Jul 13th 2000
Can Moldova get worse?
What happens when the economy hits rock-bottom? Everyone starts
digging. So goes the Moldovan joke, and the Moldovans should know.
The Russian financial crisis of 1998 knocked Moldova's feeble agrarian
economy flat on its back. Things surely could not get much worse.
They did. The IMF reckons the economy has shrunk by 60% since ex-Soviet
Moldova, wedged between Romania and Ukraine, became independent
in 1991. Under a corrupt and incompetent political elite, it is
now the poorest country in Europe.
Moldovan salaries, when paid at all, are tiny: officially, $30
a month on average, and maybe $20 more in undeclared income. Most
rural people are destitute: farm labourers earn 80 cents for a day's
back-breaking work. Doctors in towns receive little more, and can
provide drugs only to patients with money. Many teachers have to
close school early, so they can work in the fields to feed their
families.

In Soviet days, Moldova, whose indigenous people are ethnic Romanians,
produced good scientists: a quarter of the country's earnings came
from high-tech plants serving space and submarine programmes. All
that has now gone. The economy is held together now by subsistence
farming, some wine sales and money sent home by emigrants. Leaving
is the obvious way ahead for the country's brightest and best. By
some estimates, 600,000 Moldovans-a seventh of the remaining population-have
left already, to work in Russia or, less legally, in Greece, Italy,
Turkey or Portugal. A sign of the general desperation is the wistful
way Moldovans talk of moving to a better life in Romania, itself
one of post-communism's biggest flops. Few people, however, now
talk of Moldova joining up with its ethnic big brother; the Romanian
government would not want it.
The past 12 months have been gloomy for the country's would-be
reformers. Though Moldova's land and electricity had been privatised
earlier, the collapse of Ion Sturza's centre-right coalition last
autumn dashed hopes of privatising the mismanaged state wine and
tobacco industries. It also strengthened the Communists, parliament's
strongest block. They oppose privatisation and prefer the idea of
a future union with Russia to that of one with the EU, let alone
with Romania.
The issue of Transdniestria, a largely Russian-speaking secessionist
sliver in the north, remains unresolved. Russia has agreed to pull
out the 2,000-odd troops it stations there by 2003, but the Moldovans
and Transdniestrians cannot agree on how to live together. That
suits the Transdniestrians, who have been building their own Lilliputian
Soviet-style state on the proceeds of contraband, notably petrol
and guns.
Yet Moldova remains surprisingly orderly. For all their poverty,
most people still pride themselves on education, hard work and tolerance.

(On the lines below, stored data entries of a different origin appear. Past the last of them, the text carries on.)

`config.mk`:
```
export PLATFORM = sky130hd
export DESIGN_NAME = trig_request_arbiter_flat
export DESIGN_NICKNAME = d
export VERILOG_FILES = /design/src/rtl/trig_request_arbiter_if.sv /design/src/rtl/trig_request_arbiter.sv /design/src/flat_wrapper.sv
export SDC_FILE = /design/constraint.sdc
export NUM_CORES = 1
export LEC_CHECK = 0
export BUFFER_PORTS_ARGS = -buffer_cell sky130_fd_sc_hd__buf_2
export CORE_UTILIZATION = 30
export CTS_CLUSTER_DIAMETER = 120
export CTS_CLUSTER_SIZE = 30
export DETAILED_ROUTE_END_ITERATION = 10
export GPL_ROUTABILITY_DRIVEN = 0
export PLACE_DENSITY_LB_ADDON = 0.2
export RECOVER_POWER = 25
export SLEW_MARGIN = 15
export SYNTH_ARGS = -nofsm -noshare
export SYNTH_HDL_FRONTEND = slang
export SYNTH_SLANG_ARGS = --single-unit
```
`constraint.sdc`:
```
create_clock -name clk -period 4.4 [get_ports clk]
set_input_delay 0.44 -clock clk [delete_from_list [all_inputs] [get_ports clk]]
set_output_delay 0.44 -clock clk [all_outputs]
set_load 0.02 [all_outputs]
```
<file path="config.mk">
export PLATFORM = sky130hd
export DESIGN_NAME = slave_mem_ctrl
export DESIGN_NICKNAME = d
export VERILOG_FILES = /design/src/rtl/m_s_pkg.sv /design/src/rtl/slave_mem_array.sv /design/src/rtl/slave_mem_ctrl.sv
export SDC_FILE = /design/constraint.sdc
export NUM_CORES = 2
export LEC_CHECK = 0
export BUFFER_PORTS_ARGS = -buffer_cell sky130_fd_sc_hd__buf_2
export CORE_MARGIN = 3
export CORE_UTILIZATION = 55
export CTS_CLUSTER_DIAMETER = 30
export DETAILED_ROUTE_END_ITERATION = 7
export PLACE_DENSITY = 0.71
export SYNTH_ARGS = -nofsm -noshare
export SYNTH_HDL_FRONTEND = slang
export SYNTH_SLANG_ARGS = --single-unit
</file>
<file path="constraint.sdc">
create_clock -name clk -period 4.2 [get_ports clk]
set_input_delay 0.84 -clock clk [delete_from_list [all_inputs] [get_ports clk]]
set_output_delay 0.84 -clock clk [all_outputs]
set_load 0.005 [all_outputs]
</file>
<file path="src/rtl/m_s_pkg.sv">
// Shared types and constants for the crossbar slave memory controller.
// Also holds the saturating counter helper used for the access statistics.
package m_s_pkg;

    localparam int ADDR_W = 11;
    localparam int DATA_W = 11;
    localparam int CNT_W  = 16;
    localparam int WAIT_W = 4;

    localparam logic CMD_RD = 1'b0;
    localparam logic CMD_WR = 1'b1;

    typedef enum logic [1:0] {
        IDLE = 2'd0,
        WAIT = 2'd1,
        ACK  = 2'd2,
        RESP = 2'd3
    } state_t;

    // Increment by one when enabled, holding at all-ones.
    function automatic logic [CNT_W-1:0] sat_inc(input logic [CNT_W-1:0] v,
                                                 input logic             en);
        return (en && (v != '1)) ? v + 1'b1 : v;
    endfunction

endpackage

</file>
<file path="src/rtl/slave_mem_array.sv">
// Word storage: one synchronous write port and one registered read port.
// Contents are intentionally not reset.
module slave_mem_array
    import m_s_pkg::*;
#(
    parameter int DEPTH = 256
) (
    input  logic                       clk,
    input  logic                       wr_en,
    input  logic [$clog2(DEPTH)-1:0]   wr_addr,
    input  logic [DATA_W-1:0]          wr_data,
    input  logic                       rd_en,
    input  logic [$clog2(DEPTH)-1:0]   rd_addr,
    output logic [DATA_W-1:0]          rd_data
);

    logic [DATA_W-1:0] mem [DEPTH];

    always_ff @(posedge clk) begin
        if (wr_en) begin
            mem[wr_addr] <= wr_data;
        end
        if (rd_en) begin
            rd_data <= mem[rd_addr];
        end
    end

endmodule

</file>
<file path="src/rtl/slave_mem_ctrl.sv">
// Crossbar slave-port memory controller: request FSM with programmable wait
// states, word storage, and saturating read/write access counters.
module slave_mem_ctrl
    import m_s_pkg::*;
#(
    parameter int WAIT_CYCLES = 0,
    parameter int DEPTH       = 256
) (
    input  logic              clk,
    input  logic              reset_n,
    input  logic              slave_req,
    input  logic [ADDR_W-1:0] slave_addr,
    input  logic              slave_cmd,
    input  logic [DATA_W-1:0] slave_wdata,
    output logic              slave_ack,
    output logic [DATA_W-1:0] slave_rdata,
    output logic              slave_resp,
    output logic [CNT_W-1:0]  rd_cnt,
    output logic [CNT_W-1:0]  wr_cnt,
    output state_t            dbg_state
);

    localparam int AW = $clog2(DEPTH);

    // Handshake: the master raises slave_req with addr/cmd/wdata and holds them
    // until slave_ack; the access happens at the edge closing the ACK cycle and
    // a read returns its word with slave_resp in the following cycle.

    state_t             state_q;
    logic [WAIT_W-1:0]  wait_q;
    logic [CNT_W-1:0]   rd_cnt_q;
    logic [CNT_W-1:0]   wr_cnt_q;
    logic [DATA_W-1:0]  mem_rdata;
    logic               acc_rd;
    logic               acc_wr;
    logic               addr_unused;

    assign acc_rd = (state_q == ACK) && (slave_cmd == CMD_RD);
    assign acc_wr = (state_q == ACK) && (slave_cmd == CMD_WR);

    // Upper address bits alias; they are deliberately dropped here.
    assign addr_unused = ^slave_addr;

    always_ff @(posedge clk or negedge reset_n) begin
        if (!reset_n) begin
            state_q <= IDLE;
            wait_q  <= '0;
        end else begin
            unique case (state_q)
                IDLE, RESP: begin
                    if (slave_req) begin
                        if (WAIT_CYCLES == 0) begin
                            state_q <= ACK;
                        end else begin
                            state_q <= WAIT;
                            wait_q  <= WAIT_W'(WAIT_CYCLES - 1);
                        end
                    end else begin
                        state_q <= IDLE;
                    end
                end
                WAIT: begin
                    if (!slave_req) begin
                        state_q <= IDLE;
                    end else if (wait_q == '0) begin
                        state_q <= ACK;
                    end else begin
                        wait_q <= wait_q - 1'b1;
                    end
                end
                ACK: begin
                    state_q <= (slave_cmd == CMD_RD) ? RESP : IDLE;
                end
                default: state_q <= IDLE;
            endcase
        end
    end

    always_ff @(posedge clk or negedge reset_n) begin
        if (!reset_n) begin
            rd_cnt_q <= '0;
            wr_cnt_q <= '0;
        end else begin
            rd_cnt_q <= sat_inc(rd_cnt_q, acc_rd);
            wr_cnt_q <= sat_inc(wr_cnt_q, acc_wr);
        end
    end

    // The array samples address/data at the ACK closing edge; its registered
    // read word is only exposed while the FSM sits in RESP.
    slave_mem_array #(
        .DEPTH(DEPTH)
    ) u_mem (
        .clk     (clk),
        .wr_en   (acc_wr),
        .wr_addr (slave_addr[AW-1:0]),
        .wr_data (slave_wdata),
        .rd_en   (acc_rd),
        .rd_addr (slave_addr[AW-1:0]),
        .rd_data (mem_rdata)
    );

    assign slave_ack   = (state_q == ACK);
    assign slave_resp  = (state_q == RESP);
    assign slave_rdata = (state_q == RESP) ? mem_rdata : '0;
    assign rd_cnt      = rd_cnt_q;
    assign wr_cnt      = wr_cnt_q;
    assign dbg_state   = state_q;

endmodule

</file>
--- config.mk ---
export PLATFORM = sky130hd
export DESIGN_NAME = open_list_pop
export DESIGN_NICKNAME = d
export VERILOG_FILES = /design/src/rtl/open_list_pop.sv
export SDC_FILE = /design/constraint.sdc
export NUM_CORES = 1
export LEC_CHECK = 0
export CORE_MARGIN = 1
export CORE_UTILIZATION = 30
export CTS_BUF_LIST = sky130_fd_sc_hd__clkbuf_16
export CTS_CLUSTER_SIZE = 8
export DETAILED_ROUTE_END_ITERATION = 10
export SLEW_MARGIN = 5
export SYNTH_ARGS = -nofsm -noshare
export SYNTH_HDL_FRONTEND = slang
export SYNTH_SLANG_ARGS = --single-unit
--- constraint.sdc ---
create_clock -name Clk -period 2.2 [get_ports Clk]
set_input_delay 0.44 -clock Clk [delete_from_list [all_inputs] [get_ports Clk]]
set_output_delay 0.44 -clock Clk [all_outputs]
set_load 0.01 [all_outputs]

Perhaps too much tolerance: until May, when riots broke out over
an attempt to end free bus and tram travel for students in Chisinau,
the capital, the government had faced remarkably little public strife.
"We make very good sheep," says one student in Chisinau,
"What we need is a shepherd." President Petru Lucinschi
sees himself as just the man, and has been seeking to add to his
powers by decree. Most observers, not least the World Bank and the
IMF, would welcome any change that empowered someone actually to
make decisions. But Mr Lucinschi, a wily former Communist who was
a member of the last Soviet Politburo in Moscow, must first win
the presidential election due in December. That will be difficult,
since his natural supporters, the peasants, now despise him, and
old allies in Chisinau have deserted him.
Meanwhile, Moldova's new prime minister, Dumitru Braghis, likens
his job to running a fire brigade. "There are fires everywhere.
Put one out, and another starts up." Fingers crossed, he says
the economy should grow this year, if the weather helps. But the
real question is not rain or drought: it is whether Moldova, with
its failing social system, its need to import energy and manufactured
goods, and its weak national identity, is a viable country at all.